In 1978 Caine 1 started to produce graffiti decorated jackets which he termed ‘whole jackets’. Along with fellow graffiti artist PC Kid, Glowaski created a series of ‘Astoria Rocks’ denim jackets that were inspired by the bikers who frequented the Astoria neighbourhood of New York. He also collaborated with the artist Lady Pink in painting backpieces for commissioned jackets.

In 1982 Glowaski had his work exhibited beside Freedom, Iz the Wiz and Lady Pink, among others, at the Graffiti Above Ground gallery in Greenwich Village.

=== Death ===
On the 15 March 1982 The New York Times reported that a 24 year old Glowaski had been shot during an attempted burglary and subsequently died in Elmhurst Hospital. The report also named the murdered man as the artist Caine 1, noting that he had recently had his artwork displayed at the Graffiti Above Ground gallery.

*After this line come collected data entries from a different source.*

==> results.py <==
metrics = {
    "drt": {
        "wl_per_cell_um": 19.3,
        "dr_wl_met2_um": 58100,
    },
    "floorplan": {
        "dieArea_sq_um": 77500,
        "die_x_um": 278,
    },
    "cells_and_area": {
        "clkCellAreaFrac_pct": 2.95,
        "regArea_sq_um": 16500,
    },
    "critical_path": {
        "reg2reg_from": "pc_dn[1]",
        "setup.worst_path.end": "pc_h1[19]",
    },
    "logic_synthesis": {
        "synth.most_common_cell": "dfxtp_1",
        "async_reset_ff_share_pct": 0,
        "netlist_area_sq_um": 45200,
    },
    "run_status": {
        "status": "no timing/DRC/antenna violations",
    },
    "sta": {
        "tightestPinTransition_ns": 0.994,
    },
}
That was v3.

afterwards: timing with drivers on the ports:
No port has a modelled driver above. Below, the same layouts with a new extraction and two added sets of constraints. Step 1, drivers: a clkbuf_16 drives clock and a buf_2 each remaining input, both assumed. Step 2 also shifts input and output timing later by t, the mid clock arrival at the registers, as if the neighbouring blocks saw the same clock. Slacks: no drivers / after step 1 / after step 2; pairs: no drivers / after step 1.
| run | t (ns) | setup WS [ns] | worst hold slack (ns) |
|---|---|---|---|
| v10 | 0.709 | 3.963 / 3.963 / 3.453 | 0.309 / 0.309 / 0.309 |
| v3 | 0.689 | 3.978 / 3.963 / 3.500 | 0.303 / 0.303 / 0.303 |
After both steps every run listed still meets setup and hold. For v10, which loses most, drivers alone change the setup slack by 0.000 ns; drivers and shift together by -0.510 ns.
From an optimization exercise on the open Yosys and OpenROAD flow, aimed at small area; shortcuts taken in it are not production practice. The RTL was checked by simulation tests, not by an equivalence proof against the original design. Power figures rest on the tool's default switching activity, not on a simulated workload.

==> xenon <==
## top
module top(
	input sys_clk,  
    input rst,  
    input button_b_n, 
    input button_a_n,
	output reg speaker,
    output reg [2:0] led
);
==> module button_synchronizer, before the edit <==
module button_synchronizer(
    input clk,
    input rst,
    input in, 
    output wire out
);
reg [2:0] sync_buffer;
always @(posedge clk) begin
    if (rst)
        sync_buffer <= 3'b000;
    else
        sync_buffer <= {sync_buffer[1:0], in};
end
assign out = sync_buffer[2];
endmodule
==> module button_debouncer, before the edit <==
module button_debouncer(
    input clk,
    input rst,
    input button,  
    output reg button_state,
    output reg button_event,
    output reg button_pressed,  
    output reg button_released  
);
reg [24:0] counter;
parameter HOLD = 1024;
reg button_debounced;
reg button_last;
always @(posedge clk) begin
    if (rst) begin
        counter <= 0;
        button_state <= 1'b0;
        button_last <= 1'b0;
        button_event <= 1'b0;
        button_pressed <= 1'b0;
        button_released <= 1'b0;
    end else begin
        button_event <= 0;
        button_pressed <= 0;
        button_released <= 0;
        if(button != button_last) begin
            counter <= 0;   
        end else begin
            if (counter == HOLD - 1) begin
                button_event <= 1;
                button_pressed <= button_last;
                button_released <= ~button_last;
                button_state <= button_last;
                counter <= counter + 1;
            end else if(counter == HOLD) begin
                button_state <= button_last;
            end else begin
                counter <= counter + 1;
            end
        end
        button_last <= button;
    end
end
endmodule
==> module speed_generator, before the edit <==
module speed_generator(
    input wire [3:0] speed,
    output reg [25:0] bpm_ticks
);
parameter FREQ = 240000;
always @(*) begin
    case (speed)
        4'd0: bpm_ticks = FREQ / 40 * 60 ;
        4'd1: bpm_ticks = FREQ / 60 * 60 ;
        4'd2: bpm_ticks = FREQ / 72 * 60 ;
        4'd3: bpm_ticks = FREQ / 80 * 60 ;
        4'd4: bpm_ticks = FREQ / 88 * 60 ;
        4'd5: bpm_ticks = FREQ / 96 * 60 ;
        4'd6: bpm_ticks = FREQ / 104 * 60 ;
        4'd7: bpm_ticks = FREQ / 112 * 60 ;
        4'd8: bpm_ticks = FREQ / 120 * 60 ;
        4'd9: bpm_ticks = FREQ / 132 * 60 ;
        4'd10: bpm_ticks = FREQ / 144 * 60 ;
        4'd11: bpm_ticks = FREQ / 152 * 60 ;
        4'd12: bpm_ticks = FREQ / 160 * 60 ;
        4'd13: bpm_ticks = FREQ / 176 * 60 ;
        4'd14: bpm_ticks = FREQ / 192 * 60 ;
        4'd15: bpm_ticks = FREQ / 208 * 60 ;
    endcase
end
endmodule
==> module top, before the edit <==
module top(
	input sys_clk,  
    input rst,  
    input button_b_n, 
    input button_a_n,
	output reg speaker,
    output reg [2:0] led
);
reg [25:0] counter;
reg [0:1] tick;
parameter FREQ = 240000;
parameter BPM = 90;
parameter BPM_DELAY = FREQ/BPM*60;
parameter BEEP_LENGTH_MS = 60;
parameter BEEP_DELAY = 600;
reg [3:0] speed;
wire [25:0] bpm_ticks;
wire button_a_pressed;
wire button_b_pressed;
wire button_a_sync;
wire button_b_sync;
wire button_a_state;
wire button_b_state;
button_synchronizer synchronizer_a(
    .clk(sys_clk),
    .rst(rst),
    .in(~button_a_n), 
    .out(button_a_sync)
);
button_debouncer debouncer_a(
    .clk(sys_clk),
    .rst(rst),
    .button(button_a_sync),  
    .button_state(button_a_state),
    .button_event(),
    .button_pressed(button_a_pressed),
    .button_released()
);
button_synchronizer synchronizer_b(
    .clk(sys_clk),
    .rst(rst),
    .in(~button_b_n), 
    .out(button_b_sync)
);
button_debouncer debouncer_b(
    .clk(sys_clk),
    .rst(rst),
    .button(button_b_sync),  
    .button_state(button_b_state),
    .button_event(),
    .button_pressed(button_b_pressed),
    .button_released()
);
speed_generator #(.FREQ(FREQ)) generator(
    .speed(speed),
    .bpm_ticks(bpm_ticks)
);
always @(posedge sys_clk) begin
    if (rst) begin
        speed <= 4'h1;
    end else if(button_a_pressed) begin
        speed <= speed - 1;
    end else if(button_b_pressed) begin
        speed <= speed + 1;
    end
end
always @(posedge sys_clk) begin    
    if (rst) begin
        speaker <= 1'b1;
        counter <= 26'd0;
        tick <= 2'b00;
        led <= 3'b000;
    end else if(counter >= bpm_ticks) begin
        speaker <= 1'b0;
        case(tick)
            2'b00: led <= 3'b011;
            2'b01: led <= 3'b110;
            2'b10: led <= 3'b101;
            2'b11: led <= 3'b000;
        endcase
        tick <= tick + 1;
        counter <= 0;
    end else if(counter == BEEP_DELAY) begin
        speaker <= 1'b1;
        counter <= counter + 1;
    end else
        counter <= counter + 1;
end
endmodule
clock: 10.0 ns
lec_check: 0
cap_margin: 20
core_margin: 2
core_utilization: 40
slew_margin: 20
run.sh (not shown) runs the stock make flow with config.mk's settings and CLKGATE_MAP_FILE= SYNTH_SCRIPT=/design/flow/synth_recipe.tcl, a recipe that flattens the netlist after the stock synthesis.
==> quartz: changes against xenon <==
==> flow/design.v (replaced) <==
module button_synchronizer(
    input clk,
    input rst,
    input in,
    output wire out
);
reg [2:0] sync_buffer;
always @(posedge clk) begin
    if (rst)
        sync_buffer <= 3'b000;
    else
        sync_buffer <= {sync_buffer[1:0], in};
end
assign out = sync_buffer[2];
endmodule
module button_debouncer(
    input clk,
    input rst,
    input button,  
    output wire button_pressed  
);
localparam [10:0] RELEASED = 11'b00000000111;
reg [10:0] state;
assign button_pressed = ~state[10] & state[9] & state[8] & state[5] &
                        state[4] & state[3] & state[2] & state[0];
wire feedback = ~(state[10] ^ state[8]) | button_pressed;
always @(posedge clk) begin
    if (rst | ~button)
        state <= RELEASED;
    else
        state <= {state[9:0], feedback};
end
endmodule
module speed_generator(
    input wire [3:0] speed,
    output wire [12:0] bpm_ticks
);
assign bpm_ticks =
    speed == 4'd0 ? 13'd6000 :
    speed == 4'd1 ? 13'd4000 :
    speed == 4'd2 ? 13'd3333 :
    speed == 4'd3 ? 13'd3000 :
    speed == 4'd4 ? 13'd2727 :
    speed == 4'd5 ? 13'd2500 :
    speed == 4'd6 ? 13'd2307 :
    speed == 4'd7 ? 13'd2142 :
    speed == 4'd8 ? 13'd2000 :
    speed == 4'd9 ? 13'd1818 :
    speed == 4'd10 ? 13'd1666 :
    speed == 4'd11 ? 13'd1578 :
    speed == 4'd12 ? 13'd1500 :
    speed == 4'd13 ? 13'd1363 :
    speed == 4'd14 ? 13'd1250 :
    13'd1153;
endmodule
module top(
    input sys_clk,  
    input rst,  
    input button_b_n,
    input button_a_n,
    output reg speaker,
    output wire [2:0] led
);
localparam [5:0] PHASE_START = 6'b001111;
reg [3:0] speed;
reg [5:0] phase;
reg [12:0] beat;
reg [1:0] tick;
wire [12:0] bpm_ticks;
wire button_a_pressed;
wire button_b_pressed;
wire button_a_sync;
wire button_b_sync;
button_synchronizer synchronizer_a(
    .clk(sys_clk),
    .rst(rst),
    .in(~button_a_n),
    .out(button_a_sync)
);
button_debouncer debouncer_a(
    .clk(sys_clk),
    .rst(rst),
    .button(button_a_sync),
    .button_pressed(button_a_pressed)
);
button_synchronizer synchronizer_b(
    .clk(sys_clk),
    .rst(rst),
    .in(~button_b_n),
    .out(button_b_sync)
);
button_debouncer debouncer_b(
    .clk(sys_clk),
    .rst(rst),
    .button(button_b_sync),
    .button_pressed(button_b_pressed)
);
speed_generator generator(
    .speed(speed),
    .bpm_ticks(bpm_ticks)
);
always @(posedge sys_clk) begin
    if (rst) begin
        speed <= 4'h1;
    end else if(button_a_pressed) begin
        speed <= speed - 1;
    end else if(button_b_pressed) begin
        speed <= speed + 1;
    end
end
wire hit = beat >= bpm_ticks;
wire clear = rst | hit;
wire phase_end = ~|phase[4:0];
always @(posedge sys_clk) begin
    if (clear | phase_end)
        phase <= PHASE_START;
    else
        phase <= {phase[4:0], phase[5] ^ phase[0]};
end
always @(posedge sys_clk) begin
    if (clear)
        beat <= 13'd0;
    else if (phase_end)
        beat <= beat + 1'b1;
end
always @(posedge sys_clk) begin
    if (rst)
        speaker <= 1'b1;
    else if (hit)
        speaker <= 1'b0;
    else if (beat[3] & beat[1])
        speaker <= 1'b1;
end
always @(posedge sys_clk) begin
    if (rst)
        tick <= 2'b00;
    else if (hit)
        tick <= {tick[0], ~tick[1]};
end
assign led = {tick[1], tick[0], tick[1] ^ tick[0]};
endmodule
==> flow/flow/run.sh (new file) <==
#!/bin/bash
# standard layout, run through the standard flow's own standard.sh
set -e
bash standard.sh > standard.log 2>&1
==> flow/standard.sh (new file) <==
#!/bin/bash
# synth_recipe.tcl (not shown) runs the flow's synth.tcl, then flattens the netlist and writes it again
# the make line also repeats each setting of config.mk as NAME=value (left out here)
make -C /OpenROAD-flow-scripts/flow DESIGN_CONFIG=/design/flow/config.mk WORK_HOME=/design/flow/orfs CLKGATE_MAP_FILE= SYNTH_SCRIPT=/design/flow/synth_recipe.tcl "${@:-finish}"
removed: flow/run.sh
==> run notes <==
Run status
The flow ran to the end and the layout has no timing, DRC or antenna violations.

Pwr
The maximum resistive drop on vdd is 89.0 uV. For the clock group, total power comes out at 0.346 mW. The proportion of power drawn by the clock network is 0.417.

Cells and area
The fraction of standard cell area in multi-input logic is 0.496. After the flow finishes, the layout carries non-filler instances totaling 792. 434 cells are multi-input combinational gates.

Timing
Final hold analysis gives a worst-case slack of 0.441 ns.

Drt
The initial DRC count is 181. The routed via count divided by cell count is 5.17.

Critical path
In this run the worst setup path terminates at bpm_ticks[9].

Logic synthesis
The cell count after synthesis is 607.
(the above is from xenon)
==> run notes <==
Critical path
The end of the critical path is phase[1]. The reg-to-reg endpoint is phase[1]. Measured in cells, the most critical reg-to-reg path has a length of 12.

Cells and area
The number of multi-input combinational cells in the layout is 208. The buffering overhead is 0.0278. The fraction of standard cell area in multi-input logic is 0.504.

Drt
The initial DRC count is 134. Dividing the detail-routed via count by the number of cells gives 5.09.

Die
The initial core utilization is 0.407.

Run status
The flow ran to the end and the layout has no timing, DRC or antenna violations.

Pwr
Across the VDD grid, the largest voltage drop is 89.8 uV. The proportion of power drawn by the clock network is 0.362. The clock network power consumption is 0.128 mW.

Timing
The count of endpoints failing hold in the final timing report came to 0. The tightest hold path in the finished design has a slack of 0.419 ns.

Global routing
The most congested layer reported by global routing is met1.

Clock tree
The number of buffers inserted by hold repair at cts is 0. In this run the post-CTS setup repair buffer count came out at 0.

Logic synthesis
The synthesized netlist occupies a cell area of 0.00255 mm^2. Of the total synthesized cell area, the portion taken by full adders, half adders and majority gates is 0.0882. Yosys mapped a number of flops with a built-in enable equal to 0.
(the above is from quartz)

[separate check: timing with driven ports]
The flow's constraints put no driver on any port. The routed layouts listed below were extracted and timed again, unchanged, in two steps. Step 1 assumes that a clkbuf_16 drives the clock port and a buf_2 every other input. Step 2 times the ports against the registers' clock, not the clock port: input delays grow and output delays shrink by t, the midpoint of the rising clock arrivals with the driver on. Slacks: ideal ports / drivers / drivers and shift; pairs: ideal ports / drivers.
run	shift t [ns]	setup WS [ns]	worst setup path at the end	latest minus earliest clock arrival (ns)	worst register clock-pin slew, ns
xenon	0.392	5.730 / 5.749 / 5.357	input to register	0.009 / 0.008	0.08 / 0.08
quartz	0.336	6.383 / 6.383 / 6.177	input to register	0.009 / 0.010	0.11 / 0.11
After both steps setup and hold are still met in every run listed. For xenon, which loses most, drivers alone change the setup slack by +0.019 ns; drivers and shift together by -0.373 ns.
What follows belongs to an exercise in optimizing a design on an open flow for small area; a production flow would make more cautious choices.
Where RTL was checked, it was by simulation tests only, not by an equivalence proof against the original.
The flow treats the clock pin as an ideal source, which a real chip does not have.
Power is estimated from default activity; no workload was simulated.

==> flow/design.v <==
`timescale 1ns/10ps
module dsel(s, m, d);
input [6:0] s;
input [6:0] m;
output d;
assign d = |(s & m);
endmodule
module vsel(up, down, hold, below, above, self, d);
input up, down, hold, below, above, self;
output d;
assign d = (up & below) | (down & above) | (hold & self);
endmodule
`timescale 1ns/10ps
module path(clk, rst_n, data1_i, data2_i, valid1_i, valid2_i, data_o, req_o, gnt_i, stop1_o, stop2_o, valid_o);
input clk;
input rst_n;
input [7:0] data1_i;
input [7:0] data2_i;
input valid1_i;
input valid2_i;
input gnt_i;
output req_o;
output stop1_o;
output stop2_o;
output reg [7:0] data_o;
output reg valid_o;
reg [2:0] j;         
reg [3:0] count;     
reg sel;             
reg [7:0] mem0, mem1, mem2, mem3, mem4;
wire n1 = j[0] & !j[1];
wire n2 = j[1] & !j[2];
wire n3 = j[2] & j[0];
wire n4 = j[1] & !j[0];
wire n5 = j[2] & !j[1];
wire nz      = j[0] | j[2];
wire full    = n5;
wire read    = nz && gnt_i;
wire blocked = full && !gnt_i;
wire vsel    = sel ? valid2_i : valid1_i;
wire accept  = vsel && !blocked;
wire bypass  = !nz && gnt_i && (valid1_i || valid2_i);
wire write   = accept && !bypass;
wire [7:0] din = sel ? data2_i : data1_i;
assign stop1_o = blocked || sel;
assign stop2_o = blocked || !sel;
assign req_o   = nz || bypass;
wire go = bypass || read;
wire [6:0] dsel_s = {read & n5, read & n4, read & n3, read & n2, read & n1,
                     bypass & accept, !go};
wire [7:0] data_d;
genvar b;
generate
	for (b = 0; b < 8; b = b + 1) begin : bit_
		dsel u_dsel (.s(dsel_s),
		             .m({mem4[b], mem3[b], mem2[b], mem1[b], mem0[b], din[b], data_o[b]}),
		             .d(data_d[b]));
	end
endgenerate
wire up = write & !read;
wire down = read & !write;
wire hold = !(up | down);
wire [2:0] j_up = {j[1:0], !j[2]};
wire [2:0] j_down = {!j[0], j[2:1]};
wire [2:0] j_d;
generate
	for (b = 0; b < 3; b = b + 1) begin : jbit_
		vsel u_vsel (.up(up), .down(down), .hold(hold), .below(j_up[b]),
		             .above(j_down[b]), .self(j[b]), .d(j_d[b]));
	end
endgenerate
wire a0 = accept & count[0];
always @(posedge clk) begin
	if (write) begin
		mem0 <= din;
		mem1 <= mem0;
		mem2 <= mem1;
		mem3 <= mem2;
		mem4 <= mem3;
	end
end
always @(posedge clk, negedge rst_n) begin
	if (!rst_n) begin
		j <= 3'd0;
		count <= 4'd0;
		sel <= 1'b0;
		data_o <= 8'd0;
		valid_o <= 1'b0;
	end else begin
		j <= j_d;
		count[0] <= count[0] ^ accept;
		count[1] <= count[1] ^ (a0 & !count[3]);
		count[2] <= count[2] ^ (a0 & count[1]);
		count[3] <= count[3] ^ (a0 & ((count[1] & count[2]) | count[3]));
		sel <= sel ^ (a0 & count[3]);
		valid_o <= go;
		data_o <= data_d;
	end
end
endmodule
clock: 5.0 ns
lec_check: 0
cap_margin: 20
core_margin: 2
core_utilization: 40
slew_margin: 20
synth_hierarchical: 1
standard.sh (not shown) runs the stock make flow with config.mk's settings and CLKGATE_MAP_FILE= SYNTH_SCRIPT=/design/flow/synth_recipe.tcl, a recipe that flattens the netlist after the stock synthesis.
==> flow/flow/run.sh <==
#!/bin/bash
# The standard ORFS layout (standard.sh), with changes to what it inserts:
#  - port buffers are the smallest buffer cell (buf_1) instead of clkdlybuf4s50_1;
#  - clock tree synthesis uses clkbuf_4 buffers and inserts no dummy loads;
#    after CTS, flow/shrink.tcl shrinks clock buffers that can be smaller
#    while every flip-flop clock pin stays well under the slew limit;
#  - buffers that synthesis (ABC) inserted are removed at floorplan; the
#    resizer's repair_design puts back what slew and capacitance need;
#  - before CTS, flow/recover.tcl downsizes gates with timing slack to spare
#    and repairs slew and capacitance again.
# The full make output goes to standard.log in this folder; ORFS's per-step
# logs stay under orfs/logs/.
set -euo pipefail
export BUFFER_PORTS_ARGS="-buffer_cell sky130_fd_sc_hd__buf_1"
export CTS_ARGS="-sink_clustering_enable -repair_clock_nets -dont_use_dummy_load -buf_list sky130_fd_sc_hd__clkbuf_4"
export REMOVE_ABC_BUFFERS=1
export PRE_CTS_TCL="$PWD/flow/recover.tcl"
export POST_CTS_TCL="$PWD/flow/shrink.tcl"
export CLK_SHRINK_CELLS="sky130_fd_sc_hd__clkbuf_1 sky130_fd_sc_hd__clkbuf_2"
export CLK_SHRINK_SLEW_PS=105
bash standard.sh > standard.log 2>&1
Other scripts of this flow, unchanged in this note and not shown: flow/flow/recover.tcl, flow/flow/shrink.tcl
Change:
--- a/flow/design.v
+++ b/flow/design.v
@@ -1,12 +1,21 @@
 `timescale 1ns/10ps
 module dsel(s, m, d);
 input [6:0] s;
 input [6:0] m;
 output d;
-assign d = |(s & m);
+wire lo_n, hi_n;
+aoi3 u_lo (.s(s[2:0]), .m(m[2:0]), .y_n(lo_n));
+aoi3 u_hi (.s(s[5:3]), .m(m[5:3]), .y_n(hi_n));
+assign d = !(lo_n & hi_n) | (s[6] & m[6]);
+endmodule
+module aoi3(s, m, y_n);
+input [2:0] s;
+input [2:0] m;
+output y_n;
+assign y_n = !(|(s & m));
 endmodule
 module vsel(up, down, hold, below, above, self, d);
 input up, down, hold, below, above, self;
 output d;
 assign d = (up & below) | (down & above) | (hold & self);
 endmodule
@@ -37,31 +46,31 @@
 wire full    = n5;
 wire read    = nz && gnt_i;
 wire blocked = full && !gnt_i;
 wire vsel    = sel ? valid2_i : valid1_i;
 wire accept  = vsel && !blocked;
 wire bypass  = !nz && gnt_i && (valid1_i || valid2_i);
-wire write   = accept && !bypass;
+wire write   = vsel && (nz ? !blocked : !gnt_i);
 wire [7:0] din = sel ? data2_i : data1_i;
 assign stop1_o = blocked || sel;
 assign stop2_o = blocked || !sel;
-assign req_o   = nz || bypass;
-wire go = bypass || read;
-wire [6:0] dsel_s = {read & n5, read & n4, read & n3, read & n2, read & n1,
-                     bypass & accept, !go};
+assign req_o   = nz || (gnt_i && (valid1_i || valid2_i));
+wire go = gnt_i && (nz || valid1_i || valid2_i);
+wire [6:0] dsel_s = {gnt_i & n5, gnt_i & n4, gnt_i & n3, gnt_i & n2, gnt_i & n1,
+                     gnt_i & !nz & vsel, !go};
 wire [7:0] data_d;
 genvar b;
 generate
 	for (b = 0; b < 8; b = b + 1) begin : bit_
 		dsel u_dsel (.s(dsel_s),
 		             .m({mem4[b], mem3[b], mem2[b], mem1[b], mem0[b], din[b], data_o[b]}),
 		             .d(data_d[b]));
 	end
 endgenerate
-wire up = write & !read;
-wire down = read & !write;
+wire up = vsel & !gnt_i & !full;
+wire down = nz & gnt_i & !vsel;
 wire hold = !(up | down);
 wire [2:0] j_up = {j[1:0], !j[2]};
 wire [2:0] j_down = {!j[0], j[2:1]};
 wire [2:0] j_d;
 generate
 	for (b = 0; b < 3; b = b + 1) begin : jbit_
Outcome: Die area shrinks by about 1.3%; cell area went down by 1.3%; synthesized area decreases by about 1.4%; first-iteration DRC count goes up by 45%; core utilization shrinks by 0.31 points; setup slack is better by 0.31 ns; clock skew goes up by 0.021 ns; clock-buffer cell count does not change; via count came out lower by about 2.3%; total power went down by 0.69%; wire length went down by about 3%.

The reported version of events that led to Glowaski's death has since been challenged by acquaintances of the artist who claim that, rather than committing a burglary, he was in fact trying to escape an attempted robbery outside a bar. In a 2014 interview Lady Pink stated that prior to his death Glowaski had received death threats from gangs and a satanic cult he had previously been involved in.

== Legacy ==
Following Glowaski’s death various memorials were created in honour of Caine 1 such as the Welcome to Hell Memorial Car by the artist Joey. In 1982 the New York graffiti writer Midg produced the Caine 1 Free for Eternity top-to-bottom whole car, an image of which was later used as an epitaph in the book Subway Art. In 2010 the memorial was reimagined using a Shakespearean quote and painted as a mural as part of the Subway Art History Project.

An essay written by Caine 1 was used as the preface to Jack Stewart's original study titled Mass Transit Art Subway Graffiti. In it, Glowaski outlined a history of New York graffiti beginning with Kilroy Was Here and Taki 183, ending with graffiti's apparent death in 1974. He argued that the crack-down on graffiti adversely affected the aspirations of the working-class graffiti artists.

Various graffiti artists have noted Caine 1 as an influence on their work, including LEE, PC Kid and Gear 1. In 1981 Caine 1 painted a jacket for the photojournalist Martha Cooper which she has since displayed at numerous events. Another jacket that he painted for Lady Pink has been exhibited at various museums including the Phoenix Art Museum.

In 2013 Complex magazine named Caine 1 as number 13 in a list of the 50 greatest New York City graffiti artists. Glowaski’s work was included in the City as Canvas exhibition at the Museum of the City of New York in 2014.

Caine 1 appears as a fictional character inhabiting the land of the dead in the monograph What Do One Million Ja Tags Signify?